Stored items.

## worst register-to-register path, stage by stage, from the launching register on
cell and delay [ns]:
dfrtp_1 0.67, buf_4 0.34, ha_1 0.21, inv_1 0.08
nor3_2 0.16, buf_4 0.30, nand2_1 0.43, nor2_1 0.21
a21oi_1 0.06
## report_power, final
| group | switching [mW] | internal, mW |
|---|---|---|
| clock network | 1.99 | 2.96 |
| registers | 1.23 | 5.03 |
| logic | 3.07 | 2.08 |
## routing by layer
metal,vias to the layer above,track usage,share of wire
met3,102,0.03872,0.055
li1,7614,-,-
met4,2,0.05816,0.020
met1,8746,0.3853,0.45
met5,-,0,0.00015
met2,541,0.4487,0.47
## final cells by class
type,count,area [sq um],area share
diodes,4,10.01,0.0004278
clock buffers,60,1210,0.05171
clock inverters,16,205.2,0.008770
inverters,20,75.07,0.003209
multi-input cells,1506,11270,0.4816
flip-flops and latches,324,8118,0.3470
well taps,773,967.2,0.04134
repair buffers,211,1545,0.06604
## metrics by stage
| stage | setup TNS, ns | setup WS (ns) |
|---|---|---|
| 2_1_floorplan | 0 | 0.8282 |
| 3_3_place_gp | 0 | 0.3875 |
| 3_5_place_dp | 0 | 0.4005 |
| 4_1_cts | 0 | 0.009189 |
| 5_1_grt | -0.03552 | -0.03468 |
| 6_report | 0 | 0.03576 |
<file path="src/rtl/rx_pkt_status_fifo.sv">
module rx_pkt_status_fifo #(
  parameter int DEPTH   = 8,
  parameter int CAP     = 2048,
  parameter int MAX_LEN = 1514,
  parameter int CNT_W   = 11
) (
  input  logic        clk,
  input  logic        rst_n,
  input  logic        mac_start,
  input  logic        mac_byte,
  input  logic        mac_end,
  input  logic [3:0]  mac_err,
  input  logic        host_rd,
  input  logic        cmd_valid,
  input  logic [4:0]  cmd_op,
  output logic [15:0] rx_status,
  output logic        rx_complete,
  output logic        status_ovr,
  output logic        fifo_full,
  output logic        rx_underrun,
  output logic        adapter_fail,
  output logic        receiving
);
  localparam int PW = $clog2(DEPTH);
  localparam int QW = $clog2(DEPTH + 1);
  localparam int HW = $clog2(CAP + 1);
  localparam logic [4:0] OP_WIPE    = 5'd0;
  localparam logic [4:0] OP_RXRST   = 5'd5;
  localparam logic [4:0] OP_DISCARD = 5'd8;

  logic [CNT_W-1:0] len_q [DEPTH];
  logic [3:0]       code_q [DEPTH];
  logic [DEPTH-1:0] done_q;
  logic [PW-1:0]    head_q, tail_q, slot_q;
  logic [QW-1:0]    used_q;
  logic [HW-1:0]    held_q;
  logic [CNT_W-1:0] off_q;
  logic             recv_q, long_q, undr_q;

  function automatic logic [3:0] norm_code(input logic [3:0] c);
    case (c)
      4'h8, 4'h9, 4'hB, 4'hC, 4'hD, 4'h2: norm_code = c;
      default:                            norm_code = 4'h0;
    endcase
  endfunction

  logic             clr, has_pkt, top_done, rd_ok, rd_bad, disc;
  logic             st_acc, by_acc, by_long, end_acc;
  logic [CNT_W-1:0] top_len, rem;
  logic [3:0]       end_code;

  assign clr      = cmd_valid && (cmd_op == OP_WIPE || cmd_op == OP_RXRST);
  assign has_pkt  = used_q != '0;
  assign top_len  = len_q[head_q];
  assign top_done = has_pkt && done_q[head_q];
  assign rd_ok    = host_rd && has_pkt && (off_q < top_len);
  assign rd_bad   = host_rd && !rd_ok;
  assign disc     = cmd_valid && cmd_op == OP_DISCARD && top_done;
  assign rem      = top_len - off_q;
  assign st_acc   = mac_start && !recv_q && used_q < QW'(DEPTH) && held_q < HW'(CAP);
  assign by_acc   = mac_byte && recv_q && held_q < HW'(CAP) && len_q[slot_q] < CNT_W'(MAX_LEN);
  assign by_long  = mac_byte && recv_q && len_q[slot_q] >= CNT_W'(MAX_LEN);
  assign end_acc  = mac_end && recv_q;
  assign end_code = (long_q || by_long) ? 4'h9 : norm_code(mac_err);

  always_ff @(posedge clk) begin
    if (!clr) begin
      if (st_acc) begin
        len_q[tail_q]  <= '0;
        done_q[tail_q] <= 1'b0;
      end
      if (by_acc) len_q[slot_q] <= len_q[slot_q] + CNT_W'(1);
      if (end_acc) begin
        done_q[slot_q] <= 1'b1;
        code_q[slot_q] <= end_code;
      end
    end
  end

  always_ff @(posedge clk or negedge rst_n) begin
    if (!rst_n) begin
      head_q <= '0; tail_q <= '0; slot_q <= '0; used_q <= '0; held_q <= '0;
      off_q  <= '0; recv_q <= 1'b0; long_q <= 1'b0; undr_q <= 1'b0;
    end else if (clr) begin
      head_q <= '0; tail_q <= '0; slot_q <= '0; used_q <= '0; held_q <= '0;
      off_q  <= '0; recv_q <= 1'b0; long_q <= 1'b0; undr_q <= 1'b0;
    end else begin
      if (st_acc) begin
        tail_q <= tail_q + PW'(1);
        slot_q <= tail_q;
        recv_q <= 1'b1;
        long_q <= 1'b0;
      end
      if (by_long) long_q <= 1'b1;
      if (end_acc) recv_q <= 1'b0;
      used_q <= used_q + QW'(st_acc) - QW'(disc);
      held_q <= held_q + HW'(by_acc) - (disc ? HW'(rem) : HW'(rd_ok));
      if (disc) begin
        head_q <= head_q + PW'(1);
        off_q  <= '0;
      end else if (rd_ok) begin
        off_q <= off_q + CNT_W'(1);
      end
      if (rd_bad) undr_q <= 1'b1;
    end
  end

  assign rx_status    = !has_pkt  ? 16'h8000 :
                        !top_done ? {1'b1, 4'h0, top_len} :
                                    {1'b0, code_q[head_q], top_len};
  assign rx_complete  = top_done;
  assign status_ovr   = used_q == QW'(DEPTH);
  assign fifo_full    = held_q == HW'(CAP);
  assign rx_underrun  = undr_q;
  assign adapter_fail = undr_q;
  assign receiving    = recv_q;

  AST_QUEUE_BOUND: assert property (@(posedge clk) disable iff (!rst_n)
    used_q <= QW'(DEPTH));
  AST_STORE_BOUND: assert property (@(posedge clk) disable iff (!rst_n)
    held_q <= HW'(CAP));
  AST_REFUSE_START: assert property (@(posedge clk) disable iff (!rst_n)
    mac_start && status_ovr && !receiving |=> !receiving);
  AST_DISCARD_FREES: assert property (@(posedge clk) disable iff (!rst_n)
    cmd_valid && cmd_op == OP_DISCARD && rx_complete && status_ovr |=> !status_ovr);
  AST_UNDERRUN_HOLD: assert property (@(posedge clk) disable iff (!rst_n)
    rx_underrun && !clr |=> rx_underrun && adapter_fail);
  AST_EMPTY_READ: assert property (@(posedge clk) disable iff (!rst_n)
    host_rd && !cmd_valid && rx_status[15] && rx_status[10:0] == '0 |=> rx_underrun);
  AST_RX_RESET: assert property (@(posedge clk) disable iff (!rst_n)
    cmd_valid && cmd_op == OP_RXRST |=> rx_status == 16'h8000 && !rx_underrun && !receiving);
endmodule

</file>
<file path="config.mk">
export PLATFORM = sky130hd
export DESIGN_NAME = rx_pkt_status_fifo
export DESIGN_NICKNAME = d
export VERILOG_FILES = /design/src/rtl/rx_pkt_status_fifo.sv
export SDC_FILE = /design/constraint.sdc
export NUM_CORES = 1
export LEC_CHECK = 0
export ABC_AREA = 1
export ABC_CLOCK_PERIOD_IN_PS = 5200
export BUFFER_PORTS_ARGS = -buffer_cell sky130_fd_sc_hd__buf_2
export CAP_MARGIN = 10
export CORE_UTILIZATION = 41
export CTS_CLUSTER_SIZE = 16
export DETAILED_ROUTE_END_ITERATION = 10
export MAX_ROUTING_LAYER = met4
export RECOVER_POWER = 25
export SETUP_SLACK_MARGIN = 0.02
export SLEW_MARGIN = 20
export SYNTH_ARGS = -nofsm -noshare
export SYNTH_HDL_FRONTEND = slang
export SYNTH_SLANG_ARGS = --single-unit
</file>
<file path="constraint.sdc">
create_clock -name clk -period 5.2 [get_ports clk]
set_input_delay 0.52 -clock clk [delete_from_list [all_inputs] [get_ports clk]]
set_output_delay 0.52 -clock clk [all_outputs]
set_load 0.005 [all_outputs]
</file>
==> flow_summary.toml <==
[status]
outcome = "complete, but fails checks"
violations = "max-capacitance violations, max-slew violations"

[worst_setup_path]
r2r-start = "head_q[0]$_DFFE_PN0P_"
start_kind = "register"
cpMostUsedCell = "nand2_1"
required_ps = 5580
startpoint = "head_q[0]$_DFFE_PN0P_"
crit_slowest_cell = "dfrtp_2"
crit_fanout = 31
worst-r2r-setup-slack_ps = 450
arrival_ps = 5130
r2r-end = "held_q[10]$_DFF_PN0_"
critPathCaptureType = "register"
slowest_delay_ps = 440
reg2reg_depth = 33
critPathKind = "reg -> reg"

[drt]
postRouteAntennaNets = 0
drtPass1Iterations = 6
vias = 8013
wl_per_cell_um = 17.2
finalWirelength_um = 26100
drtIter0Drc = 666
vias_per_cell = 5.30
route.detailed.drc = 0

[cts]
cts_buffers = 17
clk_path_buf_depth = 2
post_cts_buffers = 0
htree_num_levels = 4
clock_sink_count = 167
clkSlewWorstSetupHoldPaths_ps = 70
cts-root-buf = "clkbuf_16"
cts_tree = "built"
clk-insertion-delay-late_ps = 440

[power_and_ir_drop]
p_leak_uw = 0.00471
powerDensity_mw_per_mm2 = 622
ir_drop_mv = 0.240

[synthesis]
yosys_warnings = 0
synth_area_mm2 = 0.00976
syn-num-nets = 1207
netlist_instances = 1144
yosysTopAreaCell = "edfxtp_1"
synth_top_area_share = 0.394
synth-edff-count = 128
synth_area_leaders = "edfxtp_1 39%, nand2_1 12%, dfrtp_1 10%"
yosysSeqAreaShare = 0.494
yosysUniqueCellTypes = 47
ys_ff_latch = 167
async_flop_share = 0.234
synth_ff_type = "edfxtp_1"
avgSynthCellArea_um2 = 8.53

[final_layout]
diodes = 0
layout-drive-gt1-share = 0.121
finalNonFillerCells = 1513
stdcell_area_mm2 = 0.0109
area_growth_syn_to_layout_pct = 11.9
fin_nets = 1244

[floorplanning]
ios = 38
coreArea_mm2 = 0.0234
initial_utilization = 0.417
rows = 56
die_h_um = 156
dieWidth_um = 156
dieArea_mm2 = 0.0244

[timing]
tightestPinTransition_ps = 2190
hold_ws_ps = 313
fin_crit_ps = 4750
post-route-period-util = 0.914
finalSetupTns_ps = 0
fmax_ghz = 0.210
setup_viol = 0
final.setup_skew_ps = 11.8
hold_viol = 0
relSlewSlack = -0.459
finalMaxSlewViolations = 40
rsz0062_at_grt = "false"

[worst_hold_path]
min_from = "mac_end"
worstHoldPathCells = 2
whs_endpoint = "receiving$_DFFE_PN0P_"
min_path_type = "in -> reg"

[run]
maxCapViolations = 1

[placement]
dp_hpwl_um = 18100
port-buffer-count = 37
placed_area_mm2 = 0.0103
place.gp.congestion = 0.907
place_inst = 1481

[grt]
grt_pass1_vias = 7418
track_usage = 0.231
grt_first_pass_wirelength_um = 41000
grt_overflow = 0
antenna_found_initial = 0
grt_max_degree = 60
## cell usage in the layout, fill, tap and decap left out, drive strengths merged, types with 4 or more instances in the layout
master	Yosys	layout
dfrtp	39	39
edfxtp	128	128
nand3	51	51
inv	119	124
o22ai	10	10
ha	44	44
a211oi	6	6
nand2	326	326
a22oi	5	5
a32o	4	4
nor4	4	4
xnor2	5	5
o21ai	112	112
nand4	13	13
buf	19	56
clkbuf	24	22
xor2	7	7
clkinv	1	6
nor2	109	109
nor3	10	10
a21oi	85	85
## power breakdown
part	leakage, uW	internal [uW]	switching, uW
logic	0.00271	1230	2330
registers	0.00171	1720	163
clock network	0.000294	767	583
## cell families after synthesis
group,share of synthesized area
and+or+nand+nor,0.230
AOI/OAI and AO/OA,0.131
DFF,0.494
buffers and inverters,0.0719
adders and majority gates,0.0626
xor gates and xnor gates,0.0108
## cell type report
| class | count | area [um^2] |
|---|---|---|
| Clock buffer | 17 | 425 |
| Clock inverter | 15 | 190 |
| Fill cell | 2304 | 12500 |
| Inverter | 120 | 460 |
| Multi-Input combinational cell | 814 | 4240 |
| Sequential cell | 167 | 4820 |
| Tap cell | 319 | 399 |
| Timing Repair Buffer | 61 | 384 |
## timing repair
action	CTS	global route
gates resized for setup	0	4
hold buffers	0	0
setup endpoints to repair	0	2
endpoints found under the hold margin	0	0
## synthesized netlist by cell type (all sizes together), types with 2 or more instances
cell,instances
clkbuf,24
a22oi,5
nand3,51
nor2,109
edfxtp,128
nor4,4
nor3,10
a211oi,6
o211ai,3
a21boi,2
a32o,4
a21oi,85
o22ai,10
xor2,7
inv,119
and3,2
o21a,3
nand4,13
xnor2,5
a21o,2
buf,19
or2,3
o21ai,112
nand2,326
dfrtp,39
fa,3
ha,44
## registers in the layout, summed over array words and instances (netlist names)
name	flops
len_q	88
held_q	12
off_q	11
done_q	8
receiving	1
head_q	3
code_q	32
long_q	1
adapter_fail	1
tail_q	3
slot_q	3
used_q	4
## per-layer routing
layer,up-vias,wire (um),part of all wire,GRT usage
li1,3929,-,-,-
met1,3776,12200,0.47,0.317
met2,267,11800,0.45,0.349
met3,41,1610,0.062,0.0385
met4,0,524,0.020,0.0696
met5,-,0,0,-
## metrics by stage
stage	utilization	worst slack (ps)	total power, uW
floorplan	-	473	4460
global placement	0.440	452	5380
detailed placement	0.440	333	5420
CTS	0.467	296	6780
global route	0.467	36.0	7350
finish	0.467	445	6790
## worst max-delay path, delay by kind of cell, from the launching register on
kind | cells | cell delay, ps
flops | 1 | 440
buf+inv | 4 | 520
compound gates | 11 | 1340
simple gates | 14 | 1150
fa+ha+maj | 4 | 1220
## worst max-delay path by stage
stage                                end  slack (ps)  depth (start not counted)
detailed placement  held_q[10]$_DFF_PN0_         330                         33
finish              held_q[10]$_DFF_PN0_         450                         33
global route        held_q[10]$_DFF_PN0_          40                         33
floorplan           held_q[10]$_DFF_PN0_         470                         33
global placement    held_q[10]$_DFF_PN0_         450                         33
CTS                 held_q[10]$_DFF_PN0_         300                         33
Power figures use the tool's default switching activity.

What is needed. Please copy, exactly and with nothing else, the lines above beginning at the line that has "diodes,4,10.01,0.0004278" and ending with the line that has "output logic [15:0]".

Problem solution.
diodes,4,10.01,0.0004278
clock buffers,60,1210,0.05171
clock inverters,16,205.2,0.008770
inverters,20,75.07,0.003209
multi-input cells,1506,11270,0.4816
flip-flops and latches,324,8118,0.3470
well taps,773,967.2,0.04134
repair buffers,211,1545,0.06604
## metrics by stage
| stage | setup TNS, ns | setup WS (ns) |
|---|---|---|
| 2_1_floorplan | 0 | 0.8282 |
| 3_3_place_gp | 0 | 0.3875 |
| 3_5_place_dp | 0 | 0.4005 |
| 4_1_cts | 0 | 0.009189 |
| 5_1_grt | -0.03552 | -0.03468 |
| 6_report | 0 | 0.03576 |
<file path="src/rtl/rx_pkt_status_fifo.sv">
module rx_pkt_status_fifo #(
  parameter int DEPTH   = 8,
  parameter int CAP     = 2048,
  parameter int MAX_LEN = 1514,
  parameter int CNT_W   = 11
) (
  input  logic        clk,
  input  logic        rst_n,
  input  logic        mac_start,
  input  logic        mac_byte,
  input  logic        mac_end,
  input  logic [3:0]  mac_err,
  input  logic        host_rd,
  input  logic        cmd_valid,
  input  logic [4:0]  cmd_op,
  output logic [15:0] rx_status,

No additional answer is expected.